Carolyn Coleman is an American politician from the U.S. state of Oklahoma. A Republican, Coleman served as a legislator in the Oklahoma House of Representatives from 1990–2004, representing District 53. Some of the main issues Coleman took up during her time in the legislature include elementary reading, accountability for the spending of citizen's taxes, as well as protecting air and water quality.

==Biography==
Carolyn Coleman was born in southeast Oklahoma City in 1952, the youngest of three children. Coleman graduated from Crooked Oak High School in 1970. After graduation, Coleman attended college at Rose State College as well as Southwestern Bible College.

Before serving in the House of Representatives, Coleman worked as an administrative assistant for an oil company. She also worked on several campaigns, including the campaign of Helen Cole.

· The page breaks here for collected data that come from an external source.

<file path="/design/flow/config.mk">
export PLATFORM = sky130hd
export DESIGN_NAME = BancoREG
export DESIGN_NICKNAME = BancoREG
export VERILOG_FILES = /design/flow/design.v
export SDC_FILE = /design/flow/constraint.sdc
export NUM_CORES = 4
export LEC_CHECK = 1
export CORE_UTILIZATION = 30
</file>
<file path="/design/flow/constraint.sdc">
current_design BancoREG

set clk_period 14.3
set clk_io_pct 0.2

create_clock -name clk0 -period $clk_period [get_ports {clk}]

set non_clock_inputs [all_inputs -no_clocks]
set_input_delay [expr $clk_period * $clk_io_pct] -clock clk0 $non_clock_inputs
set_output_delay [expr $clk_period * $clk_io_pct] -clock clk0 [all_outputs]
</file>
==> flow/design.v <==
module apb_gpio #(
  PDATA_SIZE = 8   
)
(
  input                         PRESETn,
                                PCLK,
  input                         PSEL,
  input                         PENABLE,
  input      [             3:0] PADDR,
  input                         PWRITE,
  input      [PDATA_SIZE/8-1:0] PSTRB,
  input      [PDATA_SIZE  -1:0] PWDATA,
  output reg [PDATA_SIZE  -1:0] PRDATA,
  output                        PREADY,
  output                        PSLVERR,
  output reg                    irq_o,
  input      [PDATA_SIZE  -1:0] gpio_i,
  output reg [PDATA_SIZE  -1:0] gpio_o,
                                gpio_oe
);
  localparam PADDR_SIZE = $bits(PADDR);
  localparam MODE      = 0,
             DIRECTION = 1,
             OUTPUT    = 2,
             INPUT     = 3,
             TR_TYPE   = 4,
             TR_LVL0   = 5,
             TR_LVL1   = 6,
             TR_STAT   = 7,
             IRQ_ENA   = 8;
  localparam INPUT_STAGES = 2;
  logic [PDATA_SIZE-1:0] mode_reg,
                         dir_reg,
                         out_reg,
                         in_reg,
                         tr_type_reg,
                         tr_lvl0_reg,
                         tr_lvl1_reg,
                         tr_stat_reg,
                         irq_ena_reg;
  logic [PDATA_SIZE-1:0] tr_in_dly_reg,
                         tr_rising_edge_reg,
                         tr_falling_edge_reg,
                         tr_status;
  logic [PDATA_SIZE-1:0] input_regs [INPUT_STAGES];
  function automatic is_read();
    return PSEL & PENABLE & ~PWRITE;
  endfunction : is_read
  function automatic is_write();
    return PSEL & PENABLE & PWRITE;
  endfunction : is_write
  function automatic is_write_to_adr(input [PADDR_SIZE-1:0] address);
    return is_write() & (PADDR == address);
  endfunction : is_write_to_adr
  function automatic [PDATA_SIZE-1:0] get_write_value (input [PDATA_SIZE-1:0] orig_val);
    for (int n=0; n < PDATA_SIZE/8; n++)
       get_write_value[n*8 +: 8] = PSTRB[n] ? PWDATA[n*8 +: 8] : orig_val[n*8 +: 8];
  endfunction : get_write_value
  function automatic [PDATA_SIZE-1:0] get_clearonwrite_value (input [PDATA_SIZE-1:0] orig_val);
    for (int n=0; n < PDATA_SIZE/8; n++)
       get_clearonwrite_value[n*8 +: 8] = PSTRB[n] ? orig_val[n*8 +: 8] & ~PWDATA[n*8 +: 8] : orig_val[n*8 +: 8];
  endfunction : get_clearonwrite_value
  assign PREADY  = 1'b1;  
  assign PSLVERR = 1'b0;  
  always @(posedge PCLK,negedge PRESETn)
    if      (!PRESETn              ) mode_reg <= {PDATA_SIZE{1'b0}};
    else if ( is_write_to_adr(MODE)) mode_reg <= get_write_value(mode_reg);
  always @(posedge PCLK,negedge PRESETn)
    if      (!PRESETn                   ) dir_reg <= {PDATA_SIZE{1'b0}};
    else if ( is_write_to_adr(DIRECTION)) dir_reg <= get_write_value(dir_reg);
  always @(posedge PCLK,negedge PRESETn)
    if      (!PRESETn                  ) out_reg <= {PDATA_SIZE{1'b0}};
    else if ( is_write_to_adr(OUTPUT) ||
              is_write_to_adr(INPUT )  ) out_reg <= get_write_value(out_reg);
  always @(posedge PCLK,negedge PRESETn)
    if      (!PRESETn                 ) tr_type_reg <= {PDATA_SIZE{1'b0}};
    else if ( is_write_to_adr(TR_TYPE)) tr_type_reg <= get_write_value(tr_type_reg);
  always @(posedge PCLK,negedge PRESETn)
    if      (!PRESETn                 ) tr_lvl0_reg <= {PDATA_SIZE{1'b0}};
    else if ( is_write_to_adr(TR_LVL0)) tr_lvl0_reg <= get_write_value(tr_lvl0_reg);
  always @(posedge PCLK,negedge PRESETn)
    if      (!PRESETn                 ) tr_lvl1_reg <= {PDATA_SIZE{1'b0}};
    else if ( is_write_to_adr(TR_LVL1)) tr_lvl1_reg <= get_write_value(tr_lvl1_reg);
  always @(posedge PCLK,negedge PRESETn)
    if      (!PRESETn                 ) tr_stat_reg <= {PDATA_SIZE{1'b0}};
    else if ( is_write_to_adr(TR_STAT)) tr_stat_reg <= get_clearonwrite_value(tr_stat_reg) | tr_status;
    else                                tr_stat_reg <= tr_stat_reg | tr_status;
  always @(posedge PCLK,negedge PRESETn)
    if      (!PRESETn                 ) irq_ena_reg <= {PDATA_SIZE{1'b0}};
    else if ( is_write_to_adr(IRQ_ENA)) irq_ena_reg <= get_write_value(irq_ena_reg);
  always @(posedge PCLK)
    case (PADDR)
      MODE     : PRDATA <= mode_reg;
      DIRECTION: PRDATA <= dir_reg;
      OUTPUT   : PRDATA <= out_reg;
      INPUT    : PRDATA <= in_reg;
      TR_TYPE  : PRDATA <= tr_type_reg;
      TR_LVL0  : PRDATA <= tr_lvl0_reg;
      TR_LVL1  : PRDATA <= tr_lvl1_reg;
      TR_STAT  : PRDATA <= tr_stat_reg;
      IRQ_ENA  : PRDATA <= irq_ena_reg;
      default  : PRDATA <= {PDATA_SIZE{1'b0}};
    endcase
  always @(posedge PCLK)
    for (int n=0; n<INPUT_STAGES; n++)
       if (n==0) input_regs[n] <= gpio_i;
       else      input_regs[n] <= input_regs[n-1];
  always @(posedge PCLK)
    in_reg <= input_regs[INPUT_STAGES-1];
  always @(posedge PCLK)
    for (int n=0; n<PDATA_SIZE; n++)
      gpio_o[n] <= mode_reg[n] ? 1'b0 : out_reg[n];
  always @(posedge PCLK)
    for (int n=0; n<PDATA_SIZE; n++)
      gpio_oe[n] <= dir_reg[n] & ~(mode_reg[n] ? out_reg[n] : 1'b0);
  always @(posedge PCLK)
    tr_in_dly_reg <= in_reg;
  always @(posedge PCLK, negedge PRESETn)
    if (!PRESETn) tr_rising_edge_reg <= {PDATA_SIZE{1'b0}};
    else          tr_rising_edge_reg <= in_reg & ~tr_in_dly_reg;
  always @(posedge PCLK, negedge PRESETn)
    if (!PRESETn) tr_falling_edge_reg <= {PDATA_SIZE{1'b0}};
    else          tr_falling_edge_reg <= tr_in_dly_reg & ~in_reg;
  always_comb
    for (int n=0; n<PDATA_SIZE; n++)
      case (tr_type_reg[n])
        0: tr_status[n] = (tr_lvl0_reg[n] & ~in_reg[n]) |
                          (tr_lvl1_reg[n] &  in_reg[n]);
        1: tr_status[n] = (tr_lvl0_reg[n] & tr_falling_edge_reg[n]) |
                          (tr_lvl1_reg[n] & tr_rising_edge_reg [n]);
      endcase
  always @(posedge PCLK, negedge PRESETn)
    if (!PRESETn) irq_o <= 1'b0;
    else          irq_o <= |(irq_ena_reg & tr_stat_reg);
endmodule
==> flow/run.sh <==
#!/bin/bash
# OpenROAD 26Q1-2900-gdf79404cd8, Yosys 0.63+post, stock flow scripts
make -C /OpenROAD-flow-scripts/flow DESIGN_CONFIG=/design/flow/config.mk WORK_HOME=/design/flow/orfs finish
==> flow/config.mk <==
export PLATFORM = sky130hd
export DESIGN_NAME = apb_gpio
export DESIGN_NICKNAME = apb_gpio
export VERILOG_FILES = /design/flow/design.v
export SDC_FILE = /design/flow/constraint.sdc
export NUM_CORES = 4
export LEC_CHECK = 1
export CORE_UTILIZATION = 30
export SYNTH_HDL_FRONTEND = slang
==> flow/constraint.sdc <==
current_design apb_gpio

set clk_period 1.4
set clk_io_pct 0.2

create_clock -name clk0 -period $clk_period [get_ports {PCLK}]

set non_clock_inputs [all_inputs -no_clocks]
set_input_delay [expr $clk_period * $clk_io_pct] -clock clk0 $non_clock_inputs
set_output_delay [expr $clk_period * $clk_io_pct] -clock clk0 [all_outputs]
==> reports/qor.csv <==
metric,value,unit
status,"complete, but fails checks",
failing checks,negative hold slack,
RR Endpoint,PRDATA[5],
total length of routed wires,12.4,mm
Cell Rows,48,
Reg power frac,45.8,%
startpoint types,input port,
drt via density,4.83,
IO Pins,53,
net switching power,0.00225,W
clock power share,43.6,%
slew of the pin with the lowest slew margin,0.550,ns
maximum vdd ir drop,0.00108,V
fin area,0.00730,mm²
Syn Area/Cell,13.4,µm²
cell type with the largest total area,dfrtp_1,
Switching Fraction,22.7,%
Int Pwr,0.00766,W
YS warnings,0,
reg-to-reg startpoint,mode_reg[5],
H-tree depth,4,
Die ar.,0.0185,mm²
WP data required,1.75,ns
placed cell areas,0.00657,mm²
Slew headroom,63.1,%
initial antenna violation count,0,
CP Launch Point,PADDR[3],
Final setup viols,0,
"Worst Path Class, Setup",input port to register,
Gate power share,10.6,%
floorplan utilization,30.9,%
Pleak,3.32,nW
remaining antenna violation count,0,
Fin Hold WS,-0.105,ns
hold crit path type,input port to async pin,
cell with the most instances after synthesis,dfrtp_1,
per-cell routed wire length,16.4,µm
"Power, Total",0.00992,W
ys flops,137,
# Cells Yosys,402,
via count,3660,
Final Hold Vio Count,81,
Synth async-reset ratio,59.1,%
grt ovf,0,
I/O Buffers,50,
max cap viols,0,
Biggest register,input_regs,
Top-area cell share,37.6,%
Max Clock Skew,0.00736,ns
synth cell count leaders,"81 x dfrtp_1, 66 x mux2_2, 56 x dfxtp_1",
period utilization,97.5,%
warning total across the stage logs,28,
dpl hpwl,8.11,mm
post-placement cell count,719,
number of flip-flops in the largest register,16,
CTS tree,done,
WP data arrival,1.71,ns
Placer Congestion,0.873,
RSZ-0062 raised after global routing,false,
Post-synth EDFFs,0,
# DRC,0,
distinct lib cells,46,
"Seq/Total Area, Yosys",58.4,%
R2R setup slack,0.05,ns
Num CTS Buffers,17,
largest net degree at the start of global routing,82,
Post-Synthesis Cells,402,
Tmin final,1.37,ns
Mapped Area,0.00539,mm²
Worst Path Max Fanout,11,
synthesis-to-finish area growth,35.4,%
Clock Tree Root,clkbuf_16,
clock sink count,137,
GRT Total Usage,14.8,%
clock latency (worst-skew pair),0.42,ns
Critical Path End Type,register,
die height,136,µm
worst setup path end,PRDATA[6],
first-pass GRT wire length,20.1,mm
CTS Buffer Depth,2,
Die W,136,µm
Final Max Tran Viols,0,
Post-synth top flop,dfrtp_1,
"non-filler cells, final",758,
post-route setup TNS,0,ns
number of global-route vias before repair,3632,
Detailed Routing Iterations Pass 1,5,
initial drt markers,218,
Yosys Chip Area,0.00539,mm²
R2R depth,3,
Core Region,0.0174,mm²
"CTS clk-pin slew, worst paths",0.05,ns
power density cells,1360,mW/mm²
achievable frequency,0.732,GHz
Top area cell types,"dfrtp_1 38%, dfxtp_1 21%, mux2_2 14%",
Antenna Cells,0,
share of cells above drive strength 1,36.6,%
[metal layers]
| metal | global-route usage (%) | wire length, µm |
|---|---|---|
| met1 | 22.6 | 5740 |
| met2 | 21.6 | 5620 |
| met5 | 0 | 0 |
| met3 | 4.26 | 797 |
| met4 | 2.41 | 238 |
[repair_timing]
action,in CTS,in global routing
pin swaps,4,3
gates cloned,2,0
setup buffers,5,0
endpoints found under the setup margin,97,3
resized,61,2
endpoints found under the hold margin,81,81
[placed cells by master, fill, tap and decap left out, types with 15 or more instances in the layout]
| cell type | instances |
|---|---|
| mux2_2 | 60 |
| nand3b_1 | 16 |
| nor2b_1 | 31 |
| clkdlybuf4s50_1 | 16 |
| buf_4 | 59 |
| dfrtp_1 | 81 |
| a21boi_0 | 15 |
| clkbuf_16 | 19 |
| dlygate4sd2_1 | 31 |
| dfxtp_1 | 49 |
[worst min-delay path by stage]
| stage | start | endpoint | slack [ns] | cells past startpoint |
|---|---|---|---|---|
| finish | PRESETn | mode_reg[4] | -0.10 | 2 |
| CTS | PRESETn | tr_falling_edge_reg[5] | -0.09 | 2 |
| global route | PRESETn | out_reg[4] | -0.08 | 2 |
[critical path: stages]
cell,delay [ns]
dlygate4sd2_1,0.25
buf_6,0.14
buf_4,0.16
nor3_2,0.43
buf_4,0.22
a22o_1,0.13
a2111o_1,0.09
[area by class of cell]
cell class / count / area, µm²
Clock inverter: 10 / 92.6
Timing Repair Buffer: 121 / 1110
Sequential cell: 137 / 3160
Clock buffer: 22 / 497
Inverter: 2 / 7.51
Multi-Input combinational cell: 241 / 2150
Fill cell: 1613 / 10100
Tap cell: 225 / 282
[per-stage QoR]
stage	worst slack (ns)	hold WS [ns]	util, %
2_1_floorplan	-0.0492	-0.0156	-
3_3_place_gp	-0.822	0.310	37.7
3_5_place_dp	-0.826	0.312	37.7
4_1_cts	0.00544	-0.0911	41.8
5_1_grt	0.0176	-0.0826	41.9
6_report	0.0347	-0.105	41.9
[power groups by stage]
stage / sequential (W) / combinational [W] / clock [W]
4_1_cts: 0.00454 / 0.00106 / 0.00444
5_1_grt: 0.00459 / 0.00115 / 0.00462
6_report: 0.00454 / 0.00105 / 0.00433
[cells by family after synthesis]
family | after synthesis | share of synthesized area, %
AND-OR/OR-AND | 59 | 8.52
buffers and inverters | 24 | 2.65
flip-flops | 137 | 58.4
multiplexers | 80 | 16.7
other | 2 | 0.139
AND/OR/NAND/NOR | 100 | 13.6
Power and IR drop assume default switching activity.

==House of Representatives (1990–2004)==
In 1990, Coleman campaigned as a Republican candidate in a strongly Democratic district. Coleman won the vote and was sworn into office. In total, Coleman campaigned seven times as she served 14 years in the House. Some of the issues that Coleman focused on while in the legislature include reforming state education, cutting business taxes, protecting air and water quality, and creating harsher punishment for violent and repeat offenders of crime. Coleman is especially known for her work on elementary literacy and reading legislation along with Oklahoma senator Kathleen Wilcoxson.

===Committees===
- Education
- Common education subcommittee
- Health and mental health
- Tourism and Recreation
- Veteran Affairs

===Life after the House===
After serving in the House for 14 years, Coleman has been taking classes at Oklahoma State University Institute of Technology for fun as well as working part-time.
- Service: Coleman has volunteered her time with several organizations and institutions. Coleman has served on the American Legislative Exchange Council, Southern Regional Education Board, and the Board of Directors for Community Literacy. She also served on the board of directors of the Crisis Pregnancy Center in Oklahoma City.